* _EXERCISE DIRECTIONS_:
Scan each line of the records for the word "stands" and extract the ones that have it.

(SUPPLIED DATA Opens)

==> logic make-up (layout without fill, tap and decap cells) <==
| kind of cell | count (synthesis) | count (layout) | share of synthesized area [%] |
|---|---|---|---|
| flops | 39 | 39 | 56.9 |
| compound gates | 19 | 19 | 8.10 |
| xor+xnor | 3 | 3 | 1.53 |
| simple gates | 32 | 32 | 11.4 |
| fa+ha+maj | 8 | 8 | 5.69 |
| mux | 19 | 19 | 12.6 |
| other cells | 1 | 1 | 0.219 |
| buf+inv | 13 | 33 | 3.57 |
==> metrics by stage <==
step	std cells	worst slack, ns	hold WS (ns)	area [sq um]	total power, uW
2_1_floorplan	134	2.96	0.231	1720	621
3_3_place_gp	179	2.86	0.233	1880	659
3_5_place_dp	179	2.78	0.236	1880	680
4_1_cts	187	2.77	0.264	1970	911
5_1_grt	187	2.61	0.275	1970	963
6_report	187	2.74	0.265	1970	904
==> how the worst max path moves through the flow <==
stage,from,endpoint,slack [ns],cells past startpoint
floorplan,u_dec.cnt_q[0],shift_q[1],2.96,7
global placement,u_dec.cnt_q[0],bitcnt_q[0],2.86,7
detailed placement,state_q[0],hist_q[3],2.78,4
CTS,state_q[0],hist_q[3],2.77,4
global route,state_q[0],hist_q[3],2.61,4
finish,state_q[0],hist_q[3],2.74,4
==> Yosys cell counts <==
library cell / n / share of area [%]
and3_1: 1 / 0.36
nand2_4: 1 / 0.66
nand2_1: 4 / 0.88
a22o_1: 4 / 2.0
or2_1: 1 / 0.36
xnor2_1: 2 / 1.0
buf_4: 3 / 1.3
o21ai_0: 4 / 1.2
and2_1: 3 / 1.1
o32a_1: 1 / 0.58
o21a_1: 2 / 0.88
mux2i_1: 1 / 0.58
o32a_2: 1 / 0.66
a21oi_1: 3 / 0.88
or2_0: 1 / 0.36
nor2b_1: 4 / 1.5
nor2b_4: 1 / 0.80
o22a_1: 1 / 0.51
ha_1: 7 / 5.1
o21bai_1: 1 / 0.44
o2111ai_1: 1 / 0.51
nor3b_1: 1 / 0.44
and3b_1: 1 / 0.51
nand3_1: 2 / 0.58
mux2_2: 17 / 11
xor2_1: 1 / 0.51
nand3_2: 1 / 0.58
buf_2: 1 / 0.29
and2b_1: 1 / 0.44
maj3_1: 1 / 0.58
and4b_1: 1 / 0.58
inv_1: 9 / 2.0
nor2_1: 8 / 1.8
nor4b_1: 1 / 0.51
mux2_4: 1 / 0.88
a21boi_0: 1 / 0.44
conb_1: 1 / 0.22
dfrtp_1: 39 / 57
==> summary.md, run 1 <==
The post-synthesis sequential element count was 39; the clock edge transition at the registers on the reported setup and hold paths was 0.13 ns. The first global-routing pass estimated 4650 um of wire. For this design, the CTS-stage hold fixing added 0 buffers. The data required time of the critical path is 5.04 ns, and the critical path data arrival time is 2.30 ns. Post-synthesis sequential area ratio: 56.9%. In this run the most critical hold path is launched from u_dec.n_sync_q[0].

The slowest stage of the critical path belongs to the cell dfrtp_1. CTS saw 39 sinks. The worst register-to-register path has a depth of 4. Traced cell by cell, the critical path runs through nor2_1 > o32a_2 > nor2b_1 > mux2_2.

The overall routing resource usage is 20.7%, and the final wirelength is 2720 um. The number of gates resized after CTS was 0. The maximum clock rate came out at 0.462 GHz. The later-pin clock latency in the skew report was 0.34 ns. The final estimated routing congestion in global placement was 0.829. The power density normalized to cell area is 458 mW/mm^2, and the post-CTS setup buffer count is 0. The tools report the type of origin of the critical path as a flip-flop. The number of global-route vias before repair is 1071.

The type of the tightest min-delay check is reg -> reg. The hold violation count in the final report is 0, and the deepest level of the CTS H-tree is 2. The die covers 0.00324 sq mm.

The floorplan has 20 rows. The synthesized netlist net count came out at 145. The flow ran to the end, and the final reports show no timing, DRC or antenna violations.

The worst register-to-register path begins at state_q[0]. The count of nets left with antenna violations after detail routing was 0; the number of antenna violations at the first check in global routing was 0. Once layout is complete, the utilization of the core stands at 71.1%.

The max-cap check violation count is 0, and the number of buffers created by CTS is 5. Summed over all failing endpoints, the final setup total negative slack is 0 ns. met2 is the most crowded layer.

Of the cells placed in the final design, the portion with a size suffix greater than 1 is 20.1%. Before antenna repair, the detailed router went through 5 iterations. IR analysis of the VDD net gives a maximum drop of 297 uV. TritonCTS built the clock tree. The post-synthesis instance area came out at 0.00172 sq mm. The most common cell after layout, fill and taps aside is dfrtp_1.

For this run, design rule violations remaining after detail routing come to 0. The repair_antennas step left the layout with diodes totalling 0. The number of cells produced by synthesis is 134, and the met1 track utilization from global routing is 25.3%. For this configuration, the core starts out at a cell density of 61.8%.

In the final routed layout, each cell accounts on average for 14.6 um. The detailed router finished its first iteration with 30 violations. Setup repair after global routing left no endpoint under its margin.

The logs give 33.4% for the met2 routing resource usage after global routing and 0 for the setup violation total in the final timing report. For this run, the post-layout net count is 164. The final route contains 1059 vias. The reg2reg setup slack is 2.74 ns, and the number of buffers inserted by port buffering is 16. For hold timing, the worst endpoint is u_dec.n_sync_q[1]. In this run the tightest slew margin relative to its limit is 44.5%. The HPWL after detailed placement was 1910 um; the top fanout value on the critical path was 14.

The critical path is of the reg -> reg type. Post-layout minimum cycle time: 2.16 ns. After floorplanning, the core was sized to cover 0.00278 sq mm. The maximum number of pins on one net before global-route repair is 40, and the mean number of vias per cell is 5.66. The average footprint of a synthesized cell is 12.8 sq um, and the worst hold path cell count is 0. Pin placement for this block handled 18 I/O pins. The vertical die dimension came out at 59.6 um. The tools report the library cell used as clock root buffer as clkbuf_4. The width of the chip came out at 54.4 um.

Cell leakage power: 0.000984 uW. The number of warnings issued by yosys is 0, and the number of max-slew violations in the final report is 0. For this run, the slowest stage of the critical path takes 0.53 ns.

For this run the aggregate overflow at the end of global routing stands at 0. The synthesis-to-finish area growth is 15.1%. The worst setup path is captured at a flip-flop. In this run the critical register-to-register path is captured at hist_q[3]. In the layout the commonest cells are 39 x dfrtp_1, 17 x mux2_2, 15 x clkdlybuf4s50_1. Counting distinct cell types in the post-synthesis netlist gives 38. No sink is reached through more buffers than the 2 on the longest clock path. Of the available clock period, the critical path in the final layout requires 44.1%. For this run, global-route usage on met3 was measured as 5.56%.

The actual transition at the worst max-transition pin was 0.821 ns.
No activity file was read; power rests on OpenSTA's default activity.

(SUPPLIED DATA Closes)

* _ANSWER TO THIS TASK_:
The worst register-to-register path begins at state_q[0]. The count of nets left with antenna violations after detail routing was 0; the number of antenna violations at the first check in global routing was 0. Once layout is complete, the utilization of the core stands at 71.1%.
For this run the aggregate overflow at the end of global routing stands at 0. The synthesis-to-finish area growth is 15.1%. The worst setup path is captured at a flip-flop. In this run the critical register-to-register path is captured at hist_q[3]. In the layout the commonest cells are 39 x dfrtp_1, 17 x mux2_2, 15 x clkdlybuf4s50_1. Counting distinct cell types in the post-synthesis netlist gives 38. No sink is reached through more buffers than the 2 on the longest clock path. Of the available clock period, the critical path in the final layout requires 44.1%. For this run, global-route usage on met3 was measured as 5.56%.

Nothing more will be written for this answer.